Under initial market penetration assumptions, estimates reveal that by the year 2010, automakers will have introduced nearly 500,000 MFCVs. If each vehicle travels 12,000 miles annually, using 436 gallons of methanol (achieving 55 miles-per-gasoline equivalent gallon), overall demand would reach 218 million gallons of methanol per annum, or less than 2 percent of current world capacity.

Today, methanol is being produced from otherwise flared or vented natural gas in many other parts of the world. If only 10 percent of the natural gas flared each year was made available for the methanol fuel market; it would be enough to power 9.5 million FCVs annually.

Technology to produce methanol from renewable feedstocks such as wood, municipal solid waste, agricultural feedstocks and sewage has been widely demonstrated.

Establish incentives for the purchase and operation of FCVs. Legislation has been introduced in the U.S. Congress to provide a 25¢ per gasoline-equivalent gallon tax credit for the use of methanol and other natural gas-based fuels. This legislation provides short-term incentives that will be critical in helping to build the market for fuel cell vehicles so that economies of scale can be achieved to reduce vehicle costs.

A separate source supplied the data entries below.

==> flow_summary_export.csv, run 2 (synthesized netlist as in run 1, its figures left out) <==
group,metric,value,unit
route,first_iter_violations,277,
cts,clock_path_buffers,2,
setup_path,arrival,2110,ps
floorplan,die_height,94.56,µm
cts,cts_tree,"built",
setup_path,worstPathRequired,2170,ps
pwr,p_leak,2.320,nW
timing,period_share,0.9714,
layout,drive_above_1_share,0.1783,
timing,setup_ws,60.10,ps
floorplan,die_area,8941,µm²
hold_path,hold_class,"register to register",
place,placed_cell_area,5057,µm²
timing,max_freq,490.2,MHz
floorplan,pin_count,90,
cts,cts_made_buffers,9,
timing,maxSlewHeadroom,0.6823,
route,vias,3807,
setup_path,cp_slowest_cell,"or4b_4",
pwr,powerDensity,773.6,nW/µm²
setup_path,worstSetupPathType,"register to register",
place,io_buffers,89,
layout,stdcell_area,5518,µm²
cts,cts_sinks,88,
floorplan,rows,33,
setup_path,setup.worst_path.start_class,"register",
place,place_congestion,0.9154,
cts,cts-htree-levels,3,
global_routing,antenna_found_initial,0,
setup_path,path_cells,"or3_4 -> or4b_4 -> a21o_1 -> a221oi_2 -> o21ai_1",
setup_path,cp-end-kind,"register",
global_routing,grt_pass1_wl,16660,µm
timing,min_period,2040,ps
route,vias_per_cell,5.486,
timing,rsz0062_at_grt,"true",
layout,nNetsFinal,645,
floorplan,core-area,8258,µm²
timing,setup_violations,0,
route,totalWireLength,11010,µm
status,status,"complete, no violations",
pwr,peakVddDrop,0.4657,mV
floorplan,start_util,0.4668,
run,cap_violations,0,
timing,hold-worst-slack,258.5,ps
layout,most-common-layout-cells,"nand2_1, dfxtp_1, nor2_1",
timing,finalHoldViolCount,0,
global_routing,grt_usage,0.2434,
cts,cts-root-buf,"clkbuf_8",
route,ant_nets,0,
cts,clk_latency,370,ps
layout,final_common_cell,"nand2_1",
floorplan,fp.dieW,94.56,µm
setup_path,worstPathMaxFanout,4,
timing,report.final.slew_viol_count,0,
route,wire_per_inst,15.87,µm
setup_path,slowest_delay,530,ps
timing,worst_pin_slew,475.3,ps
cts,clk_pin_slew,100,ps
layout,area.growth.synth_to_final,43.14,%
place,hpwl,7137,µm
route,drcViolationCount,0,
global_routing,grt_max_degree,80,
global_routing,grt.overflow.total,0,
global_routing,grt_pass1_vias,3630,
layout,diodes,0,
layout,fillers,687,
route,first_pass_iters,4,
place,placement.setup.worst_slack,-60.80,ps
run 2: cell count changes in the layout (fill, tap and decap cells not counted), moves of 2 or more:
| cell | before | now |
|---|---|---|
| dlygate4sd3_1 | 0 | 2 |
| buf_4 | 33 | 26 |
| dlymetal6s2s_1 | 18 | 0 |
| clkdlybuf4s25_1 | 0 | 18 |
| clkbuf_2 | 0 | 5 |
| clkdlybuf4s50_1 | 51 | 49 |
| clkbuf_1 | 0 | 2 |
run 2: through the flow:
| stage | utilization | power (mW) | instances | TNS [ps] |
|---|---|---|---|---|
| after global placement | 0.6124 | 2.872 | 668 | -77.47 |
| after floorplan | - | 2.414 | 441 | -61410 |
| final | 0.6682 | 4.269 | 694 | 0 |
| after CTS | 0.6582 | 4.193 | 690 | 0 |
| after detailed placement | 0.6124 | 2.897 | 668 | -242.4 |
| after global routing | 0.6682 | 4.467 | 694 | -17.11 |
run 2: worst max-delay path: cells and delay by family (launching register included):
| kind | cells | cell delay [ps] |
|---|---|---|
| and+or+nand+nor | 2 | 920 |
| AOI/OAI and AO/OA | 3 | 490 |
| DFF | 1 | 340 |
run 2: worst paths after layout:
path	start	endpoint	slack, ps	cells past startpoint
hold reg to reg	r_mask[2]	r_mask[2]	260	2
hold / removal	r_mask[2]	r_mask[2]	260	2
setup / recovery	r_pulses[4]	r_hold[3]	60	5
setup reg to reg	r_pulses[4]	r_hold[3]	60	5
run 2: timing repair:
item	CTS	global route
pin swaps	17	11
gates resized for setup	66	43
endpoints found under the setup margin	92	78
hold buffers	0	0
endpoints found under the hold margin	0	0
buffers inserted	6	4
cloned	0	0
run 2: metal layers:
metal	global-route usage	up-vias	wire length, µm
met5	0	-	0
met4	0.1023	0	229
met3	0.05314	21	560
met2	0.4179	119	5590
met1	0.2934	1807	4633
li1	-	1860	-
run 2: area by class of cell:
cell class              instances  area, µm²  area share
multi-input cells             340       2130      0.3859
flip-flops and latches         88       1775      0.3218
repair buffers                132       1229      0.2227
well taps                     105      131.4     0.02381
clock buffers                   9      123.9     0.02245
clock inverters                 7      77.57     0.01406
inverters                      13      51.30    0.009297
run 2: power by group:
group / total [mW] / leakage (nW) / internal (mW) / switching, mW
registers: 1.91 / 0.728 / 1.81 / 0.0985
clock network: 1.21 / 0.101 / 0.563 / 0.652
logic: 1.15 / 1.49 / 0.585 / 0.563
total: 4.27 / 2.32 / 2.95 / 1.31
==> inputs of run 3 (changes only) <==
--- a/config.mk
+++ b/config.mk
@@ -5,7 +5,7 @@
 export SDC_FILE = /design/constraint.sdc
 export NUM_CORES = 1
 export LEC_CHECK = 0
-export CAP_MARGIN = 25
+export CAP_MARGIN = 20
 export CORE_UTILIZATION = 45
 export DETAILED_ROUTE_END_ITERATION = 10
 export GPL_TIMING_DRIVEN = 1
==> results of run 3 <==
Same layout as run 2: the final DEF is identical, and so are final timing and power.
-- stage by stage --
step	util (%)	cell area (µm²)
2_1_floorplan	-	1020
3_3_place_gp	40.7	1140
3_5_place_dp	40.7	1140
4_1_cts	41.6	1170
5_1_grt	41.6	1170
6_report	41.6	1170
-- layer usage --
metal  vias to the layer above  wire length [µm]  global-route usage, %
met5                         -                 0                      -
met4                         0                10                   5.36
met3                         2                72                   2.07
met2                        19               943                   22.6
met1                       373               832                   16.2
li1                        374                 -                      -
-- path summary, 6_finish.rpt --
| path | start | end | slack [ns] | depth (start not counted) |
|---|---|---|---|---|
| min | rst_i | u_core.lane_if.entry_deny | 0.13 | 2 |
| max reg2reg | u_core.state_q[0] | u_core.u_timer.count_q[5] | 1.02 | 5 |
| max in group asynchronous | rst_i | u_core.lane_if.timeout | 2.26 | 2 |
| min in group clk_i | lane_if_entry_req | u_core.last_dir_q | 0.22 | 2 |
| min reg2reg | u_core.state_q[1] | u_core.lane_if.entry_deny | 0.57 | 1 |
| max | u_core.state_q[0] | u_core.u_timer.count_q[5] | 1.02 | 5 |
--- src/rtl/lru_replacement_ctrl.sv ---
// Per-set 4-way true-LRU replacement controller: owns the age array, arbitrates the single
// age write port between invalidate, hit-touch and allocation commit, and picks victims.
//
// Handshakes: a hit is transferred in a cycle where hit_valid && hit_ready; while hit_ready
// is low the requester holds hit_set/hit_way stable. An allocation is accepted in a cycle
// where alloc_req && alloc_ready; alloc_set/alloc_vmask are sampled only then. Invalidates
// have no ready and are always taken.
module lru_replacement_ctrl
  import lru_pkg::*;
#(
  parameter int NUM_SETS = 16,
  parameter int SET_W    = $clog2(NUM_SETS)
) (
  input  logic             clk,
  input  logic             rst_n,
  input  logic             inv_valid,
  input  logic [SET_W-1:0] inv_set,
  input  logic [1:0]       inv_way,
  input  logic             hit_valid,
  input  logic [SET_W-1:0] hit_set,
  input  logic [1:0]       hit_way,
  output logic             hit_ready,
  input  logic             alloc_req,
  input  logic [SET_W-1:0] alloc_set,
  input  logic [3:0]       alloc_vmask,
  output logic             alloc_ready,
  output logic             alloc_done,
  output logic [1:0]       alloc_way,
  input  logic [SET_W-1:0] peek_set,
  output logic [1:0]       peek_lru,
  output alloc_state_t     alloc_state
);

  set_age_t         ages [NUM_SETS];
  alloc_state_t     state_q, state_d;
  logic [SET_W-1:0] set_q;
  logic [3:0]       vmask_q;
  way_t             victim_q;

  logic             hit_fire;
  logic             ext_wr;
  logic [SET_W-1:0] ext_set;
  logic             ext_same;
  logic             wr_en;
  logic [SET_W-1:0] wr_set;
  way_t             wr_way;
  age_op_t          wr_op;
  set_age_t         wr_next;

  assign hit_ready   = !inv_valid;
  assign hit_fire    = hit_valid && hit_ready;
  assign ext_wr      = inv_valid || hit_fire;
  assign ext_set     = inv_valid ? inv_set : hit_set;
  assign ext_same    = ext_wr && (ext_set == set_q);
  assign alloc_ready = (state_q == IDLE);
  assign alloc_way   = alloc_done ? victim_q : 2'd0;
  assign peek_lru    = lru_of(ages[peek_set]);
  assign alloc_state = state_q;

  // Write-port arbitration: invalidate beats hit, hit beats the allocation commit.
  always_comb begin
    wr_en  = 1'b0;
    wr_set = inv_set;
    wr_way = inv_way;
    wr_op  = OP_INVAL;
    if (inv_valid) begin
      wr_en = 1'b1;
    end else if (hit_valid) begin
      wr_en  = 1'b1;
      wr_set = hit_set;
      wr_way = hit_way;
      wr_op  = OP_TOUCH;
    end else if (state_q == COMMIT) begin
      wr_en  = 1'b1;
      wr_set = set_q;
      wr_way = victim_q;
      wr_op  = OP_TOUCH;
    end
  end

  lru4_age_update u_age_update (
    .ages_in  (ages[wr_set]),
    .way      (wr_way),
    .op       (wr_op),
    .ages_out (wr_next)
  );

  // Age array: identity order on reset, one set rewritten per cycle.
  always_ff @(posedge clk or negedge rst_n) begin
    if (!rst_n) begin
      for (int s = 0; s < NUM_SETS; s++) begin
        for (int w = 0; w < WAYS; w++) begin
          ages[s][w] <= age_t'(w);
        end
      end
    end else if (wr_en) begin
      ages[wr_set] <= wr_next;
    end
  end

  // Allocation FSM next state; a same-set external write forces the victim to be re-chosen.
  always_comb begin
    state_d    = state_q;
    alloc_done = 1'b0;
    case (state_q)
      IDLE:   if (alloc_req) state_d = CHOOSE;
      CHOOSE: if (!ext_same) state_d = COMMIT;
      COMMIT: begin
        if (!ext_wr) begin
          alloc_done = 1'b1;
          state_d    = IDLE;
        end else if (ext_same) begin
          state_d = CHOOSE;
        end
      end
      default: state_d = IDLE;
    endcase
  end

  // Allocation FSM registers: request capture in IDLE, victim capture in CHOOSE.
  always_ff @(posedge clk or negedge rst_n) begin
    if (!rst_n) begin
      state_q  <= IDLE;
      set_q    <= '0;
      vmask_q  <= '0;
      victim_q <= '0;
    end else begin
      state_q <= state_d;
      if (state_q == IDLE && alloc_req) begin
        set_q   <= alloc_set;
        vmask_q <= alloc_vmask;
      end
      if (state_q == CHOOSE) begin
        victim_q <= victim_of(ages[set_q], vmask_q);
      end
    end
  end

endmodule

Use Corporate Average Fuel Economy Credits. The Alternative Motor Fuels Act of 1988 established a Corporate Average Fuel Economy (CAFE) program for vehicles fueled with alcohol or natural gas. By accumulating significant CAFE credits from the sale of MFCVs, automakers can offset the lower mileage ratings from larger vehicles (like SUVs and minivans) that are generally more profitable than smaller, higher mileage vehicles.

Develop specifications for methanol fuel for FCVs. In 1999, representatives of the oil, automotive and methanol industries formed the Methanol Specification Council to develop readily accepted specifications for the safe and effective use of methanol in MFCVs.

Provide credit for MFCVs in regulatory policies encouraging the use of electric vehicles. The State of California requires that 10 percent of the vehicles sold in Model Year 2003 must be zero emission vehicles (ZEVs). MFCVs qualify for the highest level of partial ZEV credits. Direct methanol fuel cell (DMFC) vehicles fully qualify as ZEVs.

Establish a mechanism to monetize the value of CO2 emission reductions. Successful emission trading systems have been established to buy and sell emission reductions achieved by stationary facilities for several pollutants. An emission trading system should be established for CO2 emissions, which would provide a mechanism for the inclusion of emission reductions such as those from MFCVs.

Support the fuel cell work of the Partnership for a New Generation of Vehicles (PNGV). This public/private partnership has identified fuel cell vehicles as one of its technology options for developing highly efficient vehicles.

Encourage the use of aggressive marketing campaigns for FCVs. Automakers have come to realize the significant consumer enthusiasm for clean, advanced technology vehicles. The market introduction of MFCVs will create even broader opportunities for educating consumers to the benefits and availability of this technology.

Increase funding for research in DMFC technologies. DMFCs hold great promise for reducing size, weight, cost, emissions and improving energy efficiency for a broad array of applications. The efforts of national laboratory, university and private researchers should be directed to accelerating the pace of development of this important technology.